安德烈一回头就看到了他们坐的那辆警车,就停在他的身后两米左右的地方,他顿时就瞪大了眼睛,露出可以思议的神情。

        “这……这不可能!”

        “你确定你刚才没有看到警车?”汉斯迟疑着问安德烈。

        “我向上帝发誓,真的没有……哦。天,这是怎么回事?”安德烈有些茫然的看向汉斯,脸上有些不自然的表情。

        “好吧。我们上车,别再想什么酒的事情了,呆在一起,哪里也不要去!”汉斯好像是明白了什么一样。“还记得我对你说的话吗?”

        “你是说……噢。这真是……这真是……我都不知道该怎么说了!”安德烈忽然从心底生出了一种恐惧,如果真像汉斯说的那样,这个世界上岂不是还有这太多的可怕的东西了?他干咽了一口唾液,和汉斯钻进了车内,一动也不敢动了,眼睛更是不敢闭上,四下里紧张的望着。

        “上帝保佑,阿门!”汉斯也坐进车内。在胸前画了一个十字,轻声的念了一句。

        甄凡没想到自己为了屏蔽外人。以便进入地下室而设置的三个独立的空间,竟然让这两个警察紧张的一晚上不敢闭上眼睛。

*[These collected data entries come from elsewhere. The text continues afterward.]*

$ cat config.mk
export PLATFORM = sky130hd
export DESIGN_NAME = window_updater
export DESIGN_NICKNAME = d
export VERILOG_FILES = /design/src/rtl/window_updater.sv
export SDC_FILE = /design/constraint.sdc
export NUM_CORES = 1
export LEC_CHECK = 0
export CORE_AREA = 2 2 212 110
export DETAILED_ROUTE_END_ITERATION = 6
export DIE_AREA = 0 0 214 112
export DONT_BUFFER_PORTS = 1
export GPL_TIMING_DRIVEN = 1
export PLACE_DENSITY = 0.66
export SETUP_SLACK_MARGIN = 0.3
export SLEW_MARGIN = 20
export SYNTH_ARGS = -nofsm -noshare
export SYNTH_HDL_FRONTEND = slang
export SYNTH_SLANG_ARGS = --single-unit
$ cat constraint.sdc
create_clock -name clk -period 6.15 [get_ports clk]
set_input_delay 0.615 -clock clk [delete_from_list [all_inputs] [get_ports clk]]
set_output_delay 0.615 -clock clk [all_outputs]
set_load 0.01 [all_outputs]
$ cat src/rtl/window_updater.sv
// window_updater: frame-synchronous crop-window source.
// Software writes land in shadow registers. At the next frame start the
// pending window is clamped to the current image size over two cycles and
// published on m_*, so downstream consumers only see a window change
// between frames.
//
// Handshake: s_wr_en is a one-cycle write strobe with no ready; every
// strobe is accepted on the edge it is sampled, and the last write before a
// frame start wins. fsync is a one-cycle pulse; it only starts a publish when
// the FSM is idle and a window is pending, otherwise it is dropped.
// m_update is a one-cycle valid pulse with no backpressure.
module window_updater #(
   parameter int C_HBITS = 12,
   parameter int C_WBITS = 12
) (
   input  logic               clk,
   input  logic               resetn,
   input  logic               s_wr_en,
   input  logic [C_WBITS-1:0] s_left,
   input  logic [C_WBITS-1:0] s_width,
   input  logic [C_HBITS-1:0] s_top,
   input  logic [C_HBITS-1:0] s_height,
   input  logic [C_WBITS-1:0] img_width,
   input  logic [C_HBITS-1:0] img_height,
   input  logic               fsync,
   output logic [C_WBITS-1:0] m_left,
   output logic [C_WBITS-1:0] m_width,
   output logic [C_HBITS-1:0] m_top,
   output logic [C_HBITS-1:0] m_height,
   output logic               m_update,
   output logic               pending,
   output logic               clamped,
   output logic [1:0]         dbg_state
);

   typedef enum logic [1:0] {
      ST_IDLE = 2'd0,
      ST_POS  = 2'd1,
      ST_SIZE = 2'd2
   } state_t;

   state_t r_state;

   // shadow window written by software
   logic [C_WBITS-1:0] r_sh_left, r_sh_width;
   logic [C_HBITS-1:0] r_sh_top, r_sh_height;
   logic               r_pending;

   // work copy of the request and image size, frozen at frame start
   logic [C_WBITS-1:0] r_wk_left, r_wk_width, r_img_w;
   logic [C_HBITS-1:0] r_wk_top, r_wk_height, r_img_h;

   // clamped position computed in ST_POS
   logic [C_WBITS-1:0] r_pos_left;
   logic [C_HBITS-1:0] r_pos_top;

   // published outputs
   logic [C_WBITS-1:0] r_m_left, r_m_width;
   logic [C_HBITS-1:0] r_m_top, r_m_height;
   logic               r_m_update, r_clamped;

   logic w_start;

   logic [C_WBITS-1:0] w_left_max, w_pos_left, w_avail_w, w_min_w, w_size_w;
   logic [C_HBITS-1:0] w_top_max, w_pos_top, w_avail_h, w_min_h, w_size_h;
   logic               w_clamp_any;

   // a frame start only matters when idle with something waiting
   assign w_start = (r_state == ST_IDLE) && fsync && r_pending;

   // position clamp: keep the origin inside the image (zero-size image -> 0)
   assign w_left_max = r_img_w - C_WBITS'(1);
   assign w_pos_left = (r_img_w == '0) ? '0 :
                       ((r_wk_left > w_left_max) ? w_left_max : r_wk_left);
   assign w_top_max  = r_img_h - C_HBITS'(1);
   assign w_pos_top  = (r_img_h == '0) ? '0 :
                       ((r_wk_top > w_top_max) ? w_top_max : r_wk_top);

   // size clamp: the clamped origin is inside the image, so the remaining
   // extent never underflows; a zero size is widened to one pixel
   assign w_avail_w = r_img_w - r_pos_left;
   assign w_min_w   = (r_wk_width < w_avail_w) ? r_wk_width : w_avail_w;
   assign w_size_w  = (r_img_w == '0) ? '0 :
                      ((w_min_w == '0) ? C_WBITS'(1) : w_min_w);
   assign w_avail_h = r_img_h - r_pos_top;
   assign w_min_h   = (r_wk_height < w_avail_h) ? r_wk_height : w_avail_h;
   assign w_size_h  = (r_img_h == '0) ? '0 :
                      ((w_min_h == '0) ? C_HBITS'(1) : w_min_h);

   assign w_clamp_any = (r_pos_left != r_wk_left)  || (w_size_w != r_wk_width) ||
                        (r_pos_top  != r_wk_top)   || (w_size_h != r_wk_height);

   // shadow registers and pending flag; a write in the same cycle as the
   // capturing frame start re-arms pending for the next frame
   always_ff @(posedge clk or negedge resetn) begin
      if (!resetn) begin
         r_sh_left   <= '0;
         r_sh_width  <= '0;
         r_sh_top    <= '0;
         r_sh_height <= '0;
         r_pending   <= 1'b0;
      end else begin
         if (s_wr_en) begin
            r_sh_left   <= s_left;
            r_sh_width  <= s_width;
            r_sh_top    <= s_top;
            r_sh_height <= s_height;
            r_pending   <= 1'b1;
         end else if (w_start) begin
            r_pending   <= 1'b0;
         end
      end
   end

   // capture -> position clamp -> size clamp and publish
   always_ff @(posedge clk or negedge resetn) begin
      if (!resetn) begin
         r_state     <= ST_IDLE;
         r_wk_left   <= '0;
         r_wk_width  <= '0;
         r_wk_top    <= '0;
         r_wk_height <= '0;
         r_img_w     <= '0;
         r_img_h     <= '0;
         r_pos_left  <= '0;
         r_pos_top   <= '0;
         r_m_left    <= '0;
         r_m_width   <= '0;
         r_m_top     <= '0;
         r_m_height  <= '0;
         r_m_update  <= 1'b0;
         r_clamped   <= 1'b0;
      end else begin
         r_m_update <= 1'b0;
         case (r_state)
            ST_IDLE: begin
               if (w_start) begin
                  r_wk_left   <= r_sh_left;
                  r_wk_width  <= r_sh_width;
                  r_wk_top    <= r_sh_top;
                  r_wk_height <= r_sh_height;
                  r_img_w     <= img_width;
                  r_img_h     <= img_height;
                  r_state     <= ST_POS;
               end
            end
            ST_POS: begin
               r_pos_left <= w_pos_left;
               r_pos_top  <= w_pos_top;
               r_state    <= ST_SIZE;
            end
            ST_SIZE: begin
               r_m_left   <= r_pos_left;
               r_m_width  <= w_size_w;
               r_m_top    <= r_pos_top;
               r_m_height <= w_size_h;
               r_m_update <= 1'b1;
               r_clamped  <= w_clamp_any;
               r_state    <= ST_IDLE;
            end
            default: r_state <= ST_IDLE;
         endcase
      end
   end

   assign m_left    = r_m_left;
   assign m_width   = r_m_width;
   assign m_top     = r_m_top;
   assign m_height  = r_m_height;
   assign m_update  = r_m_update;
   assign pending   = r_pending;
   assign clamped   = r_clamped;
   assign dbg_state = r_state;

endmodule

==> flow_metrics.tcl, run 1 <==
set metrics [dict create \
    drive_above_1_share 0.151 \
    finalSetupViolations 0 \
    rsz0062_at_grt "no" \
    die_x_microns 214 \
    worstSetupPathType "flip-flop to flip-flop" \
    std_cell_rows 39 \
    cts-buffers-inserted 17 \
    synth.cell_area_sq_um 11300 \
    clk_latency_ps 450 \
    rr_worst_depth 15 \
    layout_common_cells "dfrtp_1 (197), nand2_1 (115), mux2_2 (110)" \
    grt_pass1_wl_microns 47700 \
    cp_data_required_time_ps 6480 \
    synth_top_flop_cell "dfrtp_1" \
    synthArstFlopShare 1.00 \
    wl_per_cell_microns 21.1 \
    syn_area_per_cell_sq_um 10.1 \
    grt_overflow_total 0 \
    die_y_microns 112 \
    ant_nets 0 \
    maxSlewViolCount 0 \
    yosysSeqAreaShare 0.436 \
    drc 0 \
    path_clk_slew_ps 70 \
    skew_ps 11.5 \
    synthTopCellsByArea "dfrtp_1 (44%), mux2_2 (11%), ha_1 (7.8%)" \
    slew_headroom 0.221 \
    fin_nets 1251 \
    grt_max_degree 198 \
    clock_path_buffers 2 \
    syn_nets 1271 \
    start_kind "flip-flop" \
    h-tree-depth 4 \
    hpwl_microns 22200 \
    reg2reg_from "r_img_w[4]$_DFFE_PN0P_" \
    antenna_found_initial 1 \
    core_area_sq_um 22200 \
    arrival_ps 5350 \
    hold_path.class "input port to async pin" \
    ys_types 72 \
    vias 8589 \
    cts_resized 0 \
    fin_crit_sh 0.817 \
    dr.pass1.iters 5 \
    initial_core_util 0.509 \
    synth_edf_count 0 \
    layout_commonest_cell "dfrtp_1" \
    worstPathMaxFanout 16 \
    finalWirelength_microns 30100 \
    area_growth_pct 7.66 \
    worst_pin_slew_ps 1160 \
    yosys_warnings 0 \
    status "finished clean" \
    gp_congestion 0.960 \
    crit_start "r_img_w[4]$_DFFE_PN0P_" \
    hold_viol 0 \
    avgViaCountPerCell 6.03 \
    r2r_setup_slack_ps 1120 \
    synth_cells 1123 \
    portBuffers 0 \
    period_needed_ps 5030 \
    end_kind "flip-flop" \
    regToRegEndpoint "clamped$_DFFE_PN0P_" \
    first_global_vias 8058 \
    die-area_sq_um 24000 \
    grt_util_all_layers 0.259 \
    clkSinkCount 197 \
    yosysTopAreaCell "dfrtp_1" \
    setup_tns_ps 0 \
    drt-initial-drc-count 769 \
    max-cap-violations 0 \
    synth-seq-cells 197 \
    cts-root-buf "clkbuf_16" \
    cts_tree "done" \
    netlist.area_leader.share 0.436 \
    pin_count 129 \
    clock.fmax_mhz 199 \
]
==> kinds of logic (layout without fill, tap and decap cells) <==
family | Yosys count | in the layout | share of synthesized area
multiplexers | 121 | 121 | 0.120
AND/OR/NAND/NOR | 316 | 316 | 0.138
buffers and inverters | 107 | 100 | 0.0372
XOR/XNOR | 56 | 56 | 0.0434
flip-flops | 197 | 197 | 0.436
adder cells (fa/ha/maj) | 72 | 72 | 0.0811
AO/OA/AOI/OAI | 254 | 254 | 0.145
other | 0 | 1 | 0
==> through the flow <==
step | area (sq um) | hold slack [ps] | instances | util | worst slack, ps
after floorplan | 11300 | 319 | 1123 | - | 2080
after global placement | 11500 | 324 | 1390 | 0.520 | 1330
after detailed placement | 11500 | 324 | 1390 | 0.520 | 1260
after CTS | 12200 | 263 | 1423 | 0.548 | 1230
after global routing | 12200 | 290 | 1424 | 0.548 | 828
final | 12200 | 179 | 1424 | 0.548 | 1120
==> worst max-delay path by stage <==
| stage | cells past startpoint | to |
|---|---|---|
| final | 15 | clamped$_DFFE_PN0P_ |
| after global routing | 15 | clamped$_DFFE_PN0P_ |
| after CTS | 13 | clamped$_DFFE_PN0P_ |
| after detailed placement | 13 | clamped$_DFFE_PN0P_ |
| after global placement | 15 | clamped$_DFFE_PN0P_ |
| after floorplan | 17 | clamped$_DFFE_PN0P_ |
==> cells in the mapped netlist, drive strengths merged (5+ instances only) <==
master	count
a21o	21
a21boi	6
and2	17
a211oi	8
a2111oi	6
ha	70
xnor2	25
mux2	111
o32ai	9
a21oi	44
o31a	5
o211ai	6
nand3	17
o21ai	93
o2111ai	6
clkbuf	34
dfrtp	197
mux2i	10
nand2	115
inv	59
and3	7
nor3	25
or2	9
or3	8
nand4	12
nor3b	7
buf	12
nor2b	6
nand2b	7
nor4	17
nor2	54
xor2	31
o22ai	16
==> worst max-delay path, cell delays in order (launching register included) <==
cell      delay [ps]
dfrtp_1          450
ha_1             480
a21o_1           250
a31oi_1          280
a21boi_1         130
o31a_1           270
o31ai_1          770
ha_1             380
nand3_1          150
nor4_1            90
a21oi_1          260
nand2_1          340
inv_1            480
o211ai_1         160
nor4_1           290
a31oi_1          120
==> cell type report <==
type | count | area (sq um)
fill | 1980 | 10000
multi-input combinational | 819 | 5960
sequential | 197 | 4930
clock buffer | 19 | 443
tap | 307 | 384
inverter | 61 | 229
clock inverter | 13 | 145
timing repair buffer | 7 | 72.6
antenna | 1 | 2.50
==> timing repair <==
action	in CTS	in global routing
setup endpoints to repair	0	0
endpoints found under the hold margin	197	0
setup buffers	0	0
hold buffers	1	0
==> per-layer routing <==
| metal | vias to the layer above | share of wire | GRT usage |
|---|---|---|---|
| met1 | 4205 | 0.53 | 0.424 |
| met4 | 0 | 0.019 | 0.0839 |
| met5 | - | 0 | 0 |
| met2 | 326 | 0.38 | 0.325 |
| li1 | 4015 | - | - |
| met3 | 43 | 0.078 | 0.0617 |
Power of run 1 is not shown: default switching activity piles up to over one toggle a cycle in this logic, so the estimate is an artifact.
==> inputs of run 2 (changes only) <==
==> constraint.sdc (replaced) <==
create_clock -name clk -period 5 [get_ports clk]
set_input_delay 0.5 -clock clk [delete_from_list [all_inputs] [get_ports clk]]
set_output_delay 0.5 -clock clk [all_outputs]
set_load 0.01 [all_outputs]
==> run 2 against run 1 <==
- final cell count increased by 0.77%
- clock-buffer cell count increased by 1
- the run now ends with hold timing left
- die area unchanged
- worst setup slack got worse by 580 ps
- register-to-register slack got worse by 580 ps
- critical path type unchanged
==> flow_metrics.tcl, run 2 (same netlist as run 1, synthesis figures left out) <==
set metrics [dict create \
    cp_data_required_time_ps 5330 \
    cp_top_family "compound AO/OA/AOI/OAI gates" \
    violations "hold timing" \
    crit_chain "ha_1 -> inv_1 -> o311ai_0 -> a211oi_1 -> buf_4 -> ha_1 -> and4_1 -> a2111oi_1 -> or3_1 -> nand2_1 -> o31a_1 -> a211oi_1 -> o2111ai_1 -> nor4_2 -> a31oi_1" \
    area_growth_pct 8.48 \
    hold_viol 197 \
    slowest_stage "o311ai_0" \
    placed_area_sq_um 11600 \
    hpwl_microns 22100 \
    wl_per_cell_microns 20.8 \
    clock_path_buffers 2 \
    clock.fmax_mhz 224 \
    drt-initial-drc-count 716 \
    fin_area_sq_um 12300 \
    layout_commonest_cell "dfrtp_1" \
    portBuffers 0 \
    arrival_ps 4790 \
    die_y_microns 112 \
    drc 0 \
    vias 8459 \
    grt_pass1_wl_microns 47600 \
    worst_pin_slew_ps 1180 \
    hold_slack_ps -268 \
    h-tree-depth 4 \
    finalWirelength_microns 29900 \
    end_kind "flip-flop" \
    initial_core_util 0.509 \
    worstPathMaxFanout 9 \
    std_cell_rows 39 \
    grt_max_degree 198 \
    avgViaCountPerCell 5.89 \
    grt_overflow_total 0 \
    setup_tns_ps 0 \
    start_kind "flip-flop" \
    ant_nets 0 \
    fin_nets 1261 \
    cts-root-buf "clkbuf_16" \
    cpPeakStageDelay_ps 730 \
    first_global_vias 8104 \
    r2r_setup_slack_ps 540 \
    slew_headroom 0.207 \
    core_area_sq_um 22200 \
    max-cap-violations 0 \
    clk_latency_ps 460 \
    skew_ps 13.0 \
    fin_crit_sh 0.892 \
    gp_congestion 0.945 \
    antenna_found_initial 3 \
    path_clk_slew_ps 70 \
    fin_cells 1435 \
    clkSinkCount 197 \
    period_needed_ps 4460 \
    num-fill-cells 1947 \
    hold_path.class "input port to async pin" \
    die-area_sq_um 24000 \
    cts-buffers-inserted 17 \
    grt_util_all_layers 0.259 \
    dr.pass1.iters 5 \
    worstSetupPathType "flip-flop to flip-flop" \
    rsz0062_at_grt "no" \
    finalSetupViolations 0 \
    cts_setup_buffers 0 \
    dp_cells 1401 \
    maxSlewViolCount 0 \
    die_x_microns 214 \
    cp.buffers_inverters 2 \
    cts_tree "done" \
    drive_above_1_share 0.164 \
    layout_common_cells "dfrtp_1 (197), nand2_1 (115), mux2_2 (110)" \
    pin_count 129 \
    status "finished, violations left" \
    postLayoutCoreUtil 0.552 \
]
run 2: changes by cell type in the layout (fill, tap and decap cells not counted), sizes merged:
cell	before	now
clkinv	6	7
inv	65	62
clkbuf	19	20
diode	1	3
buf	7	17
run 2: per-layer routing:
layer  wire (microns)  global-route usage  up-vias
met5                0                   0        -
met4              447              0.0797        0
met3             2170              0.0669       30
met2            11300               0.327      260
met1            16000               0.418     4136
li1                 -                   -     4033
run 2: timing repair:
| action | 4_1_cts | 5_1_grt |
|---|---|---|
| hold endpoints to repair | 197 | 197 |
| endpoints found under the setup margin | 0 | 11 |
| gates resized for setup | 0 | 12 |
run 2: worst reg2reg max path: cells and delay by family (launching register included):
| family | cells | cell delay (ps) |
|---|---|---|
| flip-flops | 1 | 460 |
| AO/OA/AOI/OAI | 7 | 1970 |
| AND/OR/NAND/NOR | 4 | 770 |
| buffers and inverters | 2 | 390 |
| adder cells (fa/ha/maj) | 2 | 750 |
run 2: stage by stage:
step / setup WS [ps] / hold WS (ps)
final: 542 / -268
after detailed placement: 525 / 210
after global placement: 619 / 208
after floorplan: 929 / 204
after global routing: 339 / -296
after CTS: 482 / -297
run 2: final cells by class:
| type | instances | area (sq um) | share of cell area |
|---|---|---|---|
| inverters | 61 | 229 | 0.0187 |
| flip-flops and latches | 197 | 4930 | 0.402 |
| multi-input cells | 819 | 5990 | 0.489 |
| well taps | 307 | 384 | 0.0313 |
| clock inverters | 11 | 123 | 0.0100 |
| clock buffers | 20 | 467 | 0.0381 |
| diodes | 3 | 7.51 | 0.000613 |
| repair buffers | 17 | 128 | 0.0104 |
run 2: final timing paths:
check	cells after the start	startpoint	endpoint
min in group clk	2	img_height[0]	r_img_h[0]$_DFFE_PN0P_
min	0	resetn	r_sh_height[6]$_DFFE_PN0P_
max in group asynchronous	0	resetn	r_sh_left[2]$_DFFE_PN0P_
max	15	r_img_w[7]$_DFFE_PN0P_	clamped$_DFFE_PN0P_
max reg2reg	15	r_img_w[7]$_DFFE_PN0P_	clamped$_DFFE_PN0P_
min reg2reg	2	r_sh_top[2]$_DFFE_PN0P_	r_wk_top[2]$_DFFE_PN0P_
Power of run 2 is left out for the same reason.
==> inputs of run 3 (changes only) <==
==> constraint.sdc (replaced) <==
create_clock -name clk -period 4.9 [get_ports clk]
set_input_delay 0.49 -clock clk [delete_from_list [all_inputs] [get_ports clk]]
set_output_delay 0.49 -clock clk [all_outputs]
set_load 0.01 [all_outputs]
==> run 3 against run 2 <==
- flip-flop and latch count is the same
- via count is 0.31% higher
- core utilization shrank 0.28 points
- critical path type unchanged
- critical path depth increased by 2
- the run still ends with hold timing left
- global-route usage increased by 0.16 points
- highest routed layer unchanged
- largest cell class unchanged
- hold slack worse by 8.2 ps
==> flow_metrics.tcl, run 3 (same netlist as run 1, synthesis figures left out) <==
set metrics [dict create \
    cp.buffers_inverters 2 \
    finalSetupViolations 0 \
    cp_data_required_time_ps 5230 \
    slew_headroom 0.224 \
    finalWirelength_microns 30100 \
    hold_slack_ps -276 \
    layout_commonest_cell "dfrtp_1" \
    max-cap-violations 0 \
    first_global_vias 8106 \
    start_kind "flip-flop" \
    pin_count 129 \
    violations "hold timing" \
    cts_setup_buffers 0 \
    rsz0062_at_grt "yes" \
    dp_cells 1402 \
    clk_latency_ps 460 \
    initial_core_util 0.509 \
    cts-buffers-inserted 17 \
    antenna_found_initial 3 \
    fin_crit_sh 0.917 \
    area_growth_pct 7.94 \
    skew_ps 9.22 \
    arrival_ps 4820 \
    avgViaCountPerCell 5.90 \
    hold_viol 197 \
    path_clk_slew_ps 80 \
    vias 8485 \
    drt-initial-drc-count 893 \
    maxSlewViolCount 0 \
    num-fill-cells 1972 \
    drc 0 \
    std_cell_rows 39 \
    clkSinkCount 197 \
    hpwl_microns 22200 \
    core_area_sq_um 22200 \
    hold_path.class "input port to async pin" \
    cts_tree "done" \
    die_y_microns 112 \
    wl_per_cell_microns 20.9 \
    grt_overflow_total 0 \
    worstPathMaxFanout 9 \
    setup_tns_ps 0 \
    grt_max_degree 198 \
    worstSetupPathType "flip-flop to flip-flop" \
    clock_path_buffers 2 \
    cpPeakStageDelay_ps 420 \
    drive_above_1_share 0.161 \
    portBuffers 0 \
    die-area_sq_um 24000 \
    cts-root-buf "clkbuf_16" \
    die_x_microns 214 \
    period_needed_ps 4490 \
    fin_nets 1262 \
    end_kind "flip-flop" \
    dr.pass1.iters 7 \
    slowest_stage "fa_1" \
    grt_util_all_layers 0.261 \
    ant_nets 0 \
    h-tree-depth 4 \
    clock.fmax_mhz 223 \
    layout_common_cells "dfrtp_1 (197), nand2_1 (115), mux2_2 (110)" \
    grt_pass1_wl_microns 47700 \
    worst_pin_slew_ps 1150 \
    gp_congestion 0.942 \
    status "finished, violations left" \
    fin_cells 1437 \
    crit_chain "inv_1 -> ha_1 -> fa_1 -> and2b_1 -> o2111ai_1 -> a2111oi_1 -> a211o_2 -> inv_1 -> ha_1 -> a2111oi_1 -> or3_1 -> nand2_1 -> o31a_1 -> a211oi_1 -> o2111ai_1 -> nor4_1 -> a31oi_1" \
    cp_top_family "compound AO/OA/AOI/OAI gates" \
]
[run 3: layout make-up]
class | instances | area [sq um] | area share
timing repair buffer | 18 | 135 | 0.0111
antenna | 3 | 7.51 | 0.000616
inverter | 61 | 229 | 0.0188
clock buffer | 17 | 425 | 0.0349
clock inverter | 15 | 123 | 0.0101
tap | 307 | 384 | 0.0315
sequential | 197 | 4930 | 0.404
multi-input combinational | 819 | 5960 | 0.489
[run 3: worst reg2reg max path, stage by stage, from the launching register on]
cell       delay, ps
dfrtp_1          380
inv_1            130
ha_1             280
fa_1             420
and2b_1          330
o2111ai_1        220
a2111oi_1        420
a211o_2          220
inv_1             90
ha_1             190
a2111oi_1        410
or3_1            190
nand2_1          200
o31a_1           180
a211oi_1         240
o2111ai_1        140
nor4_1           200
a31oi_1          120
[run 3: path summary, 6_finish.rpt]
kind                                            from                          to  slack, ps  depth (start not counted)
hold reg to reg            r_sh_width[9]$_DFFE_PN0P_   r_wk_width[9]$_DFFE_PN0P_        480                          2
min in group clk                        img_width[1]      r_img_w[1]$_DFFE_PN0P_        150                          2
setup / recovery              r_img_w[0]$_DFFE_PN0P_         clamped$_DFFE_PN0P_        410                         17
hold / removal                                resetn  r_wk_height[6]$_DFFE_PN0P_       -280                          0
max in group asynchronous                     resetn    r_sh_left[4]$_DFFE_PN0P_       4640                          0
setup reg to reg              r_img_w[0]$_DFFE_PN0P_         clamped$_DFFE_PN0P_        410                         17
[run 3: per-layer routing]
layer	routed length, microns	GRT usage
met5	0	0
met4	510	0.0895
met3	2140	0.0527
met2	11400	0.327
met1	16000	0.429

        在警局的停尸房外面,只有一个值班的中年警察。

        甄凡用手捏了一个法诀,然后两手轻轻的张开一拉,就将这个警察隔离在另一个空间,然后自己大摇大摆的走了进去。

        停尸房摆放着很多尸体,都用天蓝色的步盖着。没具尸体的脚边的拇指上都挂着一个牌子,上面标示着姓名和性别。

        甄凡很快就找到了克兰斯顿和苏珊的尸体,说实话,如果不是焦黑的脚趾头挂的牌子,而且尸体是烧焦的模样,他也搞不清楚。